Differential Calculus
Limits and Continuity
Limits describe the behavior of a function as the input approaches a value.
Continuity means the limit equals the function value at that point.
$$\lim_{x \to a} f(x) = L$$
$$\text{Continuous at } x=a \iff
\begin{cases}
f(a) \text{ is defined} \\
\lim_{x \to a} f(x) \text{ exists} \\
\lim_{x \to a} f(x) = f(a)
\end{cases}
$$
Types of discontinuities: removable, jump, infinite.
Definition of the Derivative
The derivative measures instantaneous rate of change and slope of the tangent line.

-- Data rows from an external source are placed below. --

$ cat src/rtl/rv_multicycle_ctrl_if.sv
// Control bundle between the multi-cycle sequencer and the RV32I datapath/memory.
// master = sequencer side, slave = datapath/memory side.
interface rv_multicycle_ctrl_if #(
    parameter int ALU_OP_W = 4
);
    logic                run_en;
    logic [31:0]         inst;
    logic                mem_ready;
    logic [3:0]          status;
    logic [31:0]         ir;
    logic                mem_req;
    logic                mem_we;
    logic                alu_src;
    logic [ALU_OP_W-1:0] alu_op;
    logic [2:0]          imm_sel;
    logic                reg_we;
    logic [1:0]          wb_sel;
    logic                pc_we;
    logic [1:0]          pc_src;
    logic                halted;
    logic                trap;
    logic [1:0]          trap_cause;
    logic [2:0]          state;

    modport master (
        input  run_en, inst, mem_ready, status,
        output ir, mem_req, mem_we, alu_src, alu_op, imm_sel, reg_we, wb_sel,
               pc_we, pc_src, halted, trap, trap_cause, state
    );

    modport slave (
        output run_en, inst, mem_ready, status,
        input  ir, mem_req, mem_we, alu_src, alu_op, imm_sel, reg_we, wb_sel,
               pc_we, pc_src, halted, trap, trap_cause, state
    );
endinterface

$ cat src/rtl/rv_multicycle_ctrl.sv
// Multi-cycle RV32I control sequencer: latches the fetched instruction and steps
// FETCH/DECODE/EXEC/MEM/WB, with memory timeout, halt on SYSTEM and illegal-opcode trap.
module rv_multicycle_ctrl #(
    parameter int ALU_OP_W    = 4,
    parameter int MEM_TIMEOUT = 16
) (
    input  logic                 clk,
    input  logic                 rst,
    rv_multicycle_ctrl_if.master bus
);

    typedef enum logic [2:0] {
        S_IDLE   = 3'd0,
        S_FETCH  = 3'd1,
        S_DECODE = 3'd2,
        S_EXEC   = 3'd3,
        S_MEM    = 3'd4,
        S_WB     = 3'd5,
        S_HALT   = 3'd6,
        S_TRAP   = 3'd7
    } state_t;

    localparam logic [6:0] OPC_R      = 7'b0110011;
    localparam logic [6:0] OPC_I      = 7'b0010011;
    localparam logic [6:0] OPC_LOAD   = 7'b0000011;
    localparam logic [6:0] OPC_STORE  = 7'b0100011;
    localparam logic [6:0] OPC_BRANCH = 7'b1100011;
    localparam logic [6:0] OPC_JAL    = 7'b1101111;
    localparam logic [6:0] OPC_JALR   = 7'b1100111;
    localparam logic [6:0] OPC_LUI    = 7'b0110111;
    localparam logic [6:0] OPC_AUIPC  = 7'b0010111;
    localparam logic [6:0] OPC_SYSTEM = 7'b1110011;

    localparam logic [3:0] ALU_ADD   = 4'd0;
    localparam logic [3:0] ALU_SUB   = 4'd1;
    localparam logic [3:0] ALU_SLL   = 4'd2;
    localparam logic [3:0] ALU_SLT   = 4'd3;
    localparam logic [3:0] ALU_SLTU  = 4'd4;
    localparam logic [3:0] ALU_XOR   = 4'd5;
    localparam logic [3:0] ALU_SRL   = 4'd6;
    localparam logic [3:0] ALU_SRA   = 4'd7;
    localparam logic [3:0] ALU_OR    = 4'd8;
    localparam logic [3:0] ALU_AND   = 4'd9;
    localparam logic [3:0] ALU_PASSB = 4'd10;

    localparam logic [2:0] IMM_I = 3'd0;
    localparam logic [2:0] IMM_S = 3'd1;
    localparam logic [2:0] IMM_B = 3'd2;
    localparam logic [2:0] IMM_U = 3'd3;
    localparam logic [2:0] IMM_J = 3'd4;

    localparam int CNT_W = (MEM_TIMEOUT > 1) ? $clog2(MEM_TIMEOUT) : 1;

    state_t           state_q, state_d;
    logic [31:0]      ir_q;
    logic [CNT_W-1:0] cnt_q;
    logic             halted_q, trap_q;
    logic [1:0]       cause_q, cause_d;

    logic [6:0] opcode;
    logic [2:0] funct3;
    logic       funct7_5;
    logic       is_r, is_i, is_load, is_store, is_branch, is_jal, is_jalr, is_lui, is_auipc;
    logic       is_system, is_known, br_legal, br_taken, mem_timeout;

    logic [3:0] ex_op;
    logic       ex_src;
    logic [2:0] ex_imm;

    logic       mem_req_c, mem_we_c, alu_src_c, reg_we_c, pc_we_c;
    logic [3:0] alu_op_c;
    logic [2:0] imm_sel_c;
    logic [1:0] wb_sel_c, pc_src_c;

    function automatic logic [3:0] f3_to_op(input logic [2:0] f3, input logic alt);
        case (f3)
            3'b000:  return alt ? ALU_SUB : ALU_ADD;
            3'b001:  return ALU_SLL;
            3'b010:  return ALU_SLT;
            3'b011:  return ALU_SLTU;
            3'b100:  return ALU_XOR;
            3'b101:  return alt ? ALU_SRA : ALU_SRL;
            3'b110:  return ALU_OR;
            default: return ALU_AND;
        endcase
    endfunction

    assign opcode    = ir_q[6:0];
    assign funct3    = ir_q[14:12];
    assign funct7_5  = ir_q[30];
    assign is_r      = (opcode == OPC_R);
    assign is_i      = (opcode == OPC_I);
    assign is_load   = (opcode == OPC_LOAD);
    assign is_store  = (opcode == OPC_STORE);
    assign is_branch = (opcode == OPC_BRANCH);
    assign is_jal    = (opcode == OPC_JAL);
    assign is_jalr   = (opcode == OPC_JALR);
    assign is_lui    = (opcode == OPC_LUI);
    assign is_auipc  = (opcode == OPC_AUIPC);
    assign is_system = (opcode == OPC_SYSTEM);
    assign is_known  = is_r | is_i | is_load | is_store | is_branch | is_jal | is_jalr
                     | is_lui | is_auipc;
    assign br_legal  = (funct3[2:1] != 2'b01);

    // The counter holds the number of mem_ready-low cycles already spent in this access.
    assign mem_timeout = (MEM_TIMEOUT != 0) && !bus.mem_ready
                       && (cnt_q == CNT_W'(MEM_TIMEOUT - 1));

    always_comb begin
        case (funct3)
            3'b000:  br_taken = bus.status[0];
            3'b001:  br_taken = !bus.status[0];
            3'b100:  br_taken = bus.status[1] ^ bus.status[3];
            3'b101:  br_taken = !(bus.status[1] ^ bus.status[3]);
            3'b110:  br_taken = !bus.status[2];
            3'b111:  br_taken = bus.status[2];
            default: br_taken = 1'b0;
        endcase
    end

    // ALU controls shared by EXEC and MEM, so an address stays stable across wait states.
    always_comb begin
        ex_op  = ALU_ADD;
        ex_src = 1'b0;
        ex_imm = IMM_I;
        case (opcode)
            OPC_R:      ex_op = f3_to_op(funct3, funct7_5);
            OPC_I: begin
                ex_src = 1'b1;
                ex_op  = f3_to_op(funct3, funct7_5 && (funct3 == 3'b101));
            end
            OPC_LOAD:   ex_src = 1'b1;
            OPC_STORE: begin
                ex_src = 1'b1;
                ex_imm = IMM_S;
            end
            OPC_LUI: begin
                ex_op  = ALU_PASSB;
                ex_imm = IMM_U;
            end
            OPC_AUIPC:  ex_imm = IMM_U;
            OPC_BRANCH: begin
                ex_op  = ALU_SUB;
                ex_imm = IMM_B;
            end
            OPC_JAL:    ex_imm = IMM_J;
            OPC_JALR:   ex_src = 1'b1;
            default: ;
        endcase
    end

    always_ff @(posedge clk) begin
        if (rst) state_q <= S_IDLE;
        else     state_q <= state_d;
    end

    always_ff @(posedge clk) begin
        if (rst) begin
            ir_q     <= 32'h0000_0013;
            cnt_q    <= '0;
            halted_q <= 1'b0;
            trap_q   <= 1'b0;
            cause_q  <= 2'd0;
        end else begin
            if (state_q == S_FETCH && bus.mem_ready) ir_q <= bus.inst;
            if ((state_q == S_FETCH || state_q == S_MEM) && !bus.mem_ready)
                cnt_q <= cnt_q + CNT_W'(1);
            else
                cnt_q <= '0;
            if (state_d == S_HALT) halted_q <= 1'b1;
            if (state_d == S_TRAP && state_q != S_TRAP) begin
                trap_q  <= 1'b1;
                cause_q <= cause_d;
            end
        end
    end

    always_comb begin
        state_d = state_q;
        cause_d = 2'd0;
        case (state_q)
            S_IDLE:   if (bus.run_en) state_d = S_FETCH;
            S_FETCH: begin
                if (bus.mem_ready) state_d = S_DECODE;
                else if (mem_timeout) begin
                    state_d = S_TRAP;
                    cause_d = 2'd2;
                end
            end
            S_DECODE: begin
                if (is_known) state_d = S_EXEC;
                else if (is_system) state_d = S_HALT;
                else begin
                    state_d = S_TRAP;
                    cause_d = 2'd1;
                end
            end
            S_EXEC: begin
                if (is_branch) begin
                    if (br_legal) state_d = S_FETCH;
                    else begin
                        state_d = S_TRAP;
                        cause_d = 2'd1;
                    end
                end else if (is_load || is_store) state_d = S_MEM;
                else state_d = S_WB;
            end
            S_MEM: begin
                if (bus.mem_ready) state_d = is_load ? S_WB : S_FETCH;
                else if (mem_timeout) begin
                    state_d = S_TRAP;
                    cause_d = 2'd2;
                end
            end
            S_WB:     state_d = S_FETCH;
            default:  state_d = state_q;
        endcase
    end

    // An illegal branch funct3 asserts nothing in EXEC; it only heads to TRAP.
    always_comb begin
        mem_req_c = 1'b0;
        mem_we_c  = 1'b0;
        alu_src_c = 1'b0;
        alu_op_c  = ALU_ADD;
        imm_sel_c = IMM_I;
        reg_we_c  = 1'b0;
        wb_sel_c  = 2'd0;
        pc_we_c   = 1'b0;
        pc_src_c  = 2'd0;
        case (state_q)
            S_FETCH: mem_req_c = 1'b1;
            S_EXEC: begin
                if (!(is_branch && !br_legal)) begin
                    alu_op_c  = ex_op;
                    alu_src_c = ex_src;
                    imm_sel_c = ex_imm;
                    if (is_branch) begin
                        pc_we_c  = 1'b1;
                        pc_src_c = br_taken ? 2'd1 : 2'd0;
                    end
                end
            end
            S_MEM: begin
                mem_req_c = 1'b1;
                mem_we_c  = is_store;
                alu_op_c  = ex_op;
                alu_src_c = ex_src;
                imm_sel_c = ex_imm;
                pc_we_c   = is_store && bus.mem_ready;
            end
            S_WB: begin
                reg_we_c = 1'b1;
                pc_we_c  = 1'b1;
                wb_sel_c = is_load ? 2'd1 : ((is_jal || is_jalr) ? 2'd2 : 2'd0);
                pc_src_c = is_jal ? 2'd1 : (is_jalr ? 2'd2 : 2'd0);
            end
            default: ;
        endcase
    end

    assign bus.ir         = ir_q;
    assign bus.mem_req    = mem_req_c;
    assign bus.mem_we     = mem_we_c;
    assign bus.alu_src    = alu_src_c;
    assign bus.alu_op     = ALU_OP_W'(alu_op_c);
    assign bus.imm_sel    = imm_sel_c;
    assign bus.reg_we     = reg_we_c;
    assign bus.wb_sel     = wb_sel_c;
    assign bus.pc_we      = pc_we_c;
    assign bus.pc_src     = pc_src_c;
    assign bus.halted     = halted_q;
    assign bus.trap       = trap_q;
    assign bus.trap_cause = cause_q;
    assign bus.state      = state_q;

endmodule

$ cat src/flat_wrapper.sv
// flat-port wrapper written by rule: the top's interface ports become plain ports
module rv_multicycle_ctrl_flat 
#(
    parameter int ALU_OP_W    = 4,
    parameter int MEM_TIMEOUT = 16
)
  (clk, rst, bus_run_en, bus_inst, bus_mem_ready, bus_status, bus_ir, bus_mem_req, bus_mem_we, bus_alu_src, bus_alu_op, bus_imm_sel, bus_reg_we, bus_wb_sel, bus_pc_we, bus_pc_src, bus_halted, bus_trap, bus_trap_cause, bus_state);
  rv_multicycle_ctrl_if #(.ALU_OP_W(ALU_OP_W)) bus_i ();
  input  logic clk;
  input  logic rst;
  input wire logic [$bits(bus_i.run_en)-1:0] bus_run_en;
  input wire logic [$bits(bus_i.inst)-1:0] bus_inst;
  input wire logic [$bits(bus_i.mem_ready)-1:0] bus_mem_ready;
  input wire logic [$bits(bus_i.status)-1:0] bus_status;
  output wire logic [$bits(bus_i.ir)-1:0] bus_ir;
  output wire logic [$bits(bus_i.mem_req)-1:0] bus_mem_req;
  output wire logic [$bits(bus_i.mem_we)-1:0] bus_mem_we;
  output wire logic [$bits(bus_i.alu_src)-1:0] bus_alu_src;
  output wire logic [$bits(bus_i.alu_op)-1:0] bus_alu_op;
  output wire logic [$bits(bus_i.imm_sel)-1:0] bus_imm_sel;
  output wire logic [$bits(bus_i.reg_we)-1:0] bus_reg_we;
  output wire logic [$bits(bus_i.wb_sel)-1:0] bus_wb_sel;
  output wire logic [$bits(bus_i.pc_we)-1:0] bus_pc_we;
  output wire logic [$bits(bus_i.pc_src)-1:0] bus_pc_src;
  output wire logic [$bits(bus_i.halted)-1:0] bus_halted;
  output wire logic [$bits(bus_i.trap)-1:0] bus_trap;
  output wire logic [$bits(bus_i.trap_cause)-1:0] bus_trap_cause;
  output wire logic [$bits(bus_i.state)-1:0] bus_state;
  assign bus_i.run_en = bus_run_en;
  assign bus_i.inst = bus_inst;
  assign bus_i.mem_ready = bus_mem_ready;
  assign bus_i.status = bus_status;
  assign bus_ir = bus_i.ir;
  assign bus_mem_req = bus_i.mem_req;
  assign bus_mem_we = bus_i.mem_we;
  assign bus_alu_src = bus_i.alu_src;
  assign bus_alu_op = bus_i.alu_op;
  assign bus_imm_sel = bus_i.imm_sel;
  assign bus_reg_we = bus_i.reg_we;
  assign bus_wb_sel = bus_i.wb_sel;
  assign bus_pc_we = bus_i.pc_we;
  assign bus_pc_src = bus_i.pc_src;
  assign bus_halted = bus_i.halted;
  assign bus_trap = bus_i.trap;
  assign bus_trap_cause = bus_i.trap_cause;
  assign bus_state = bus_i.state;
  rv_multicycle_ctrl #(.ALU_OP_W(ALU_OP_W), .MEM_TIMEOUT(MEM_TIMEOUT)) u_core (.clk(clk), .rst(rst), .bus(bus_i));
endmodule
$ cat config.mk
export PLATFORM = sky130hd
export DESIGN_NAME = rv_multicycle_ctrl_flat
export DESIGN_NICKNAME = d
export VERILOG_FILES = /design/src/rtl/rv_multicycle_ctrl_if.sv /design/src/rtl/rv_multicycle_ctrl.sv /design/src/flat_wrapper.sv
export SDC_FILE = /design/constraint.sdc
export NUM_CORES = 1
export LEC_CHECK = 0
export CAP_MARGIN = 0
export CORE_ASPECT_RATIO = 2
export CORE_UTILIZATION = 45
export DETAILED_ROUTE_END_ITERATION = 8
export PLACE_DENSITY = 0.85
export SLEW_MARGIN = 20
export SYNTH_ARGS = -nofsm -noshare
export SYNTH_HDL_FRONTEND = slang
export SYNTH_SLANG_ARGS = --single-unit
$ cat constraint.sdc
create_clock -name clk -period 3.3 [get_ports clk]
set_clock_uncertainty 0.15 [all_clocks]
set_input_delay 0.66 -clock clk [delete_from_list [all_inputs] [get_ports clk]]
set_output_delay 0.66 -clock clk [all_outputs]
set_load 0.005 [all_outputs]
=== After elaboration in Yosys (flattened, before gate mapping) ===
Cells that the tools add are included.

* Bits of input ports: 40
* Logic and storage cells: 114
* Bits in read-only memories: 0
* Register bits after elaboration: 43
* RAM bits: 0
* Bits in latches: 0
* Memories kept: 0
* Output and inout port bits: 55

* $mul: 0
* Muxes and demuxes: 49
* Divide/modulo/power cells: 0
* Reduce and logical (&&, ||, !) cells: 21
* Eq/ne operators: 27
* Bitwise operators: 10
* Order comparisons: 0
* Shift-type cells: 0
* Add/subtract/negate cells: 1

{| class="wikitable"
|+ Operators with widths
! operator !! count
|-
| 4-bit case mux with 7 select lines || 2
|-
| 7-bit == test, second input constant || 4
|-
| 3-bit two-way mux || 9
|-
| 3-bit == test, second input constant || 8
|-
| 2-bit two-way mux || 11
|-
| 7-bit by 6-bit == test with 1-bit output, second input constant || 3
|-
| 3-bit case mux with 6 select lines || 1
|-
| 1-bit two-way mux || 16
|-
| 4-bit case mux with 4 select lines || 1
|-
| 7-bit by 5-bit == test with 1-bit output, second input constant || 2
|-
| 3-bit by 2-bit == test with 1-bit output, second input constant || 4
|-
| 3-bit case mux with 4 select lines || 1
|-
| 1-bit OR || 8
|-
| 4-bit case mux with 2 select lines || 1
|-
| 7-bit by 2-bit == test with 1-bit output, second input constant || 1
|-
| 1-bit logical AND || 7
|-
| 3-bit by 1-bit == test with 1-bit output, second input constant || 2
|-
| 3-bit logical NOT || 2
|-
| 1-bit case mux with 6 select lines || 1
|-
| 2-bit case mux with 3 select lines || 1
|-
| 3-bit case mux with 2 select lines || 1
|-
| 2-bit OR reduction || 3
|-
| 1-bit logical NOT || 5
|-
| 4-bit by 1-bit adder with 4-bit output, second input constant || 1
|-
| 11 further kinds || 13
|}

=== Longest topological paths before layout ===
* Depth in word-level cells: 13
* Gate-level depth with buffers: 6

=== Worst setup path before layout ===
No wires, ideal clock.

* Kind: reg2out
* From: register u_core.ir_q[2], in the netlist u_core.bus.ir[2]
* To: output port bus_alu_op[2]
* Arrival time: 1359 ps
* Slack: 1131 ps
* Cell stages (with the launch flop): 6
* Buffers on the path: 1
* Cell sequence: dfxtp_1 -> buf_2 -> and4bb_2 -> nand3_1 -> a21oi_1 -> nor3b_1

* Longest elaborated chain between the ends: 4
* Elaborated cells on any way between the ends: 8

{| class="wikitable"
|+ RTL lines
! element !! RTL line !! source
|-
| start, declared || rv_multicycle_ctrl.sv:55 || <nowiki>logic [31:0] ir_q;</nowiki>
|-
| start signal, assigned || rv_multicycle_ctrl.sv:165 || <nowiki>if (state_q == S_FETCH && bus.mem_ready) ir_q <= bus.inst;</nowiki>
|-
| 7-bit == test, or another cell as far along || rv_multicycle_ctrl.sv:95, rv_multicycle_ctrl.sv:126 ||
|-
| 4-bit case mux with 4 select lines or 1-bit logical AND (tied branches) || rv_multicycle_ctrl.sv:126, rv_multicycle_ctrl.sv:234 ||
|-
| 4-bit two-way mux || rv_multicycle_ctrl.sv:234 || <nowiki>if (!(is_branch && !br_legal)) begin</nowiki>
|-
| 4-bit case mux with 2 select lines (*) || rv_multicycle_ctrl.sv:231 || <nowiki>case (state_q)</nowiki>
|-
| end, declared || flat_wrapper.sv:19 || <nowiki>output wire logic [$bits(bus_i.alu_op)-1:0] bus_alu_op;</nowiki>
|}

Mark *: on every way between the ends. The rest lies on a longest branch, timed or not.

=== Worst setup path after layout ===
* From: input port bus_status[1]
* To: output port bus_pc_src[0]

* Longest elaborated chain between the ends: 7

{| class="wikitable"
|+ RTL lines
! element !! RTL line !! source
|-
| start, declared || flat_wrapper.sv:14 || <nowiki>input wire logic [$bits(bus_i.status)-1:0] bus_status;</nowiki>
|-
| 1-bit XOR (*) || rv_multicycle_ctrl.sv:113, rv_multicycle_ctrl.sv:114 ||
|-
| 1-bit logical NOT || rv_multicycle_ctrl.sv:114 || <nowiki>3'b101: br_taken = !(bus.status[1] ^ bus.status[3]);</nowiki>
|-
| 1-bit case mux with 6 select lines (*) || rv_multicycle_ctrl.sv:110 || <nowiki>case (funct3)</nowiki>
|-
| 1-bit two-way mux (*) || rv_multicycle_ctrl.sv:240 || <nowiki>pc_src_c = br_taken ? 2'd1 : 2'd0;</nowiki>
|-
| 2-bit two-way mux (*) || rv_multicycle_ctrl.sv:238 || <nowiki>if (is_branch) begin</nowiki>
|-
| 2-bit two-way mux (*) || rv_multicycle_ctrl.sv:234 ||
|-
| 2-bit case mux with 2 select lines (*) || rv_multicycle_ctrl.sv:231 ||
|-
| end, declared || flat_wrapper.sv:24 || <nowiki>output wire logic [$bits(bus_i.pc_src)-1:0] bus_pc_src;</nowiki>
|}

Marked as above.

==> flow_metrics.env <==
export IMPL_outcome="finished clean"
export IMPL_crit_reg2reg_launch="u_core.cnt_q[0]"
export IMPL_slew_headroom=0.602
export IMPL_critPathMaxFanout=1
export IMPL_min_from="u_core.bus.trap"
export IMPL_rsz0062_at_grt="false"
export IMPL_finalHoldViolCount=0
export IMPL_ys_ff_latch=43
export IMPL_synthDistinctLibCells=44
export IMPL_grt_start_max_net_pins=33
export IMPL_hold_path_end="u_core.bus.trap"
export IMPL_finalSetupTns_ps=0
export IMPL_p_per_area_nw_per_um2=363
export IMPL_stdcell_count=426
export IMPL_fillers=408
export IMPL_yosysSeqAreaShare=0.401
export IMPL_dp_hpwl_mm=4.55
export IMPL_dp_cells=420
export IMPL_syn_inst=285
export IMPL_antenna_left=0
export IMPL_p_leak_nw=1.15
export IMPL_layout_min_cycle_time_ps=3120
export IMPL_synth_area_leaders="dfxtp_1 40%, nand2_1 13%, a21oi_1 10%"
export IMPL_cp_slowest_cell="clkdlybuf4s50_1"
export IMPL_synth_fp_nets=326
export IMPL_antenna_found_initial=0
export IMPL_wl_mm=6.08
export IMPL_worstSetupStartpointType="input pin"
export IMPL_clk_path_buf_depth=2
export IMPL_required_ps=2490
export IMPL_critPathCaptureType="output pin"
export IMPL_finalInstanceArea_um2=3180
export IMPL_clk_pin_slew_ps=70
export IMPL_grt_usage=0.250
export IMPL_numPortBuffers=94
export IMPL_synthArstFlopShare=0
export IMPL_synth_edf_count=0
export IMPL_clk_latency_ps=280
export IMPL_hold_path_class="reg2reg"
export IMPL_critPathKind="in2out"
export IMPL_regToRegEndpoint="u_core.bus.trap_cause[1]"
export IMPL_vdd_drop_max_v=0.000416
export IMPL_grt_overflow=0
export IMPL_synthTopCellsByCount="77 x nand2_1, 43 x a21oi_1, 43 x dfxtp_1, 16 x nor2_1"
export IMPL_syn_area_um2=2140
export IMPL_drt_iter0_markers=46
export IMPL_drv_slew=0
export IMPL_cts_sinks=43
export IMPL_ctsRootBufferMaster="clkbuf_8"
export IMPL_wl_per_cell_um=14.3
export IMPL_synth_most_common_cell="nand2_1"
export IMPL_grt_pass1_vias=2205
export IMPL_setup_viol=0
export IMPL_grt_first_pass_wirelength_mm=9.67
export IMPL_area_growth_pct=48.3
export IMPL_die_y_um=99.6
export IMPL_syn_area_per_cell_um2=7.52
export IMPL_yosysTopAreaCell="dfxtp_1"
export IMPL_cp_cell_sequence="clkdlybuf4s50_1, xnor2_1, mux2i_1, xor2_1, a21oi_1, o21ai_1, clkdlybuf4s50_1"
export IMPL_r2r_cells=6
export IMPL_via_per_inst=5.40
export IMPL_htreeDepth=2
export IMPL_cts_tree="built"
export IMPL_die_area_um2=5060
export IMPL_num_rows=35
export IMPL_cap_viol_max_count=0
export IMPL_synth_top_area_share=0.401
export IMPL_cp_common_cell="clkdlybuf4s50_1"
export IMPL_max_stage_delay_ps=510
export IMPL_diodes=0
export IMPL_drc=0
export IMPL_hold_depth=2
export IMPL_core_area_um2=4600
export IMPL_finalPower_w=0.00116
export IMPL_drt_first_pass_iters=4
export IMPL_layout_drive_gt1_share=0.0593
export IMPL_ys_warnings_count=0
export IMPL_synth_ff_type="dfxtp_1"
export IMPL_initial_core_util=0.466
export IMPL_worst_slew_pin_slew_ps=596
export IMPL_nets=413
export IMPL_io_pins=95
export IMPL_globalplace_congestion=0.917
export IMPL_fin_crit_sh=0.944
export IMPL_reg2reg_slack_ps=1150
export IMPL_cts_buffers=5
export IMPL_place_area_um2=3110
export IMPL_worstPathArrival_ps=2310
export IMPL_vias=2300
export IMPL_floorplan_die_width_um=50.8
export IMPL_cts_setup_buffers=0
export IMPL_fmax_mhz=321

$$f'(x) = \lim_{h \to 0} \frac{f(x+h)-f(x)}{h}$$
$$f'(a) = \lim_{x \to a} \frac{f(x)-f(a)}{x-a}$$
Tangent and Normal Lines
1. Equation of the tangent line at $x=a$:
$$y - f(a) = f'(a)(x - a)$$
2. Equation of the normal line at $x=a$:
$$y - f(a) = -\frac{1}{f'(a)}(x - a)$$
Linear Approximation and Differentials — Key Formulas
$$L(x) = f(a) + f'(a)(x-a)$$
$$dy = f'(x)\, dx$$
$$\Delta y \approx dy$$
Basic Differentiation Rules
$$\frac{d}{dx}[c] = 0$$
$$\frac{d}{dx}[x^n] = nx^{n-1}$$
$$\frac{d}{dx}[c f(x)] = c f'(x)$$
$$\frac{d}{dx}[f(x) \pm g(x)] = f'(x) \pm g'(x)$$
Product, Quotient, and Chain Rules
$$\frac{d}{dx}(uv) = u'v + uv'$$
$$\frac{d}{dx}\left(\frac{u}{v}\right) = \frac{u'v - uv'}{v^2}$$
$$\frac{d}{dx}[f(g(x))] = f'(g(x))\, g'(x)$$
Derivatives of Trigonometric Functions
$$\frac{d}{dx}(\sin x) = \cos x$$
$$\frac{d}{dx}(\cos x) = -\sin x$$
$$\frac{d}{dx}(\tan x) = \sec^2 x$$
$$\frac{d}{dx}(\cot x) = -\csc^2 x$$
$$\frac{d}{dx}(\sec x) = \sec x \tan x$$
$$\frac{d}{dx}(\csc x) = -\csc x \cot x$$
Derivatives of Inverse Trigonometric Functions
$$\frac{d}{dx}(\sin^{-1} u) = \frac{u'}{\sqrt{1 - u^2}}$$
$$\frac{d}{dx}(\cos^{-1} u) = \frac{-u'}{\sqrt{1 - u^2}}$$
$$\frac{d}{dx}(\tan^{-1} u) = \frac{u'}{1 + u^2}$$
$$\frac{d}{dx}(\cot^{-1} u) = \frac{-u'}{1 + u^2}$$
$$\frac{d}{dx}(\sec^{-1} u) = \frac{u'}{|u|\sqrt{u^2 - 1}}$$
$$\frac{d}{dx}(\csc^{-1} u) = \frac{-u'}{|u|\sqrt{u^2 - 1}}$$
Derivatives of Exponential and Logarithmic Functions
$$\frac{d}{dx}[e^x] = e^x$$
$$\frac{d}{dx}[\ln x] = \frac{1}{x}$$
$$\frac{d}{dx}[a^x] = a^x \ln a$$
$$\frac{d}{dx}[\log_a x] = \frac{1}{x \ln a}$$
Hyperbolic Functions
Certain combinations of the exponential functions $e^x$ and $e^{-x}$ occur
frequently in mathematics, science, and engineering. These are called
hyperbolic functions.
Definitions of hyperbolic functions:
$$ \sinh x = \frac{e^{x} - e^{-x}}{2} $$
$$ \cosh x = \frac{e^{x} + e^{-x}}{2} $$
$$ \tanh x = \frac{\sinh x}{\cosh x} $$
$$ coth x = \frac{\cosh x}{\sinh x} $$
$$ sech x = \frac{1}{\cosh x} $$
$$ csch x = \frac{1}{\sinh x} $$
Names are read as “hyperbolic sine,” “hyperbolic cosine,” and so on.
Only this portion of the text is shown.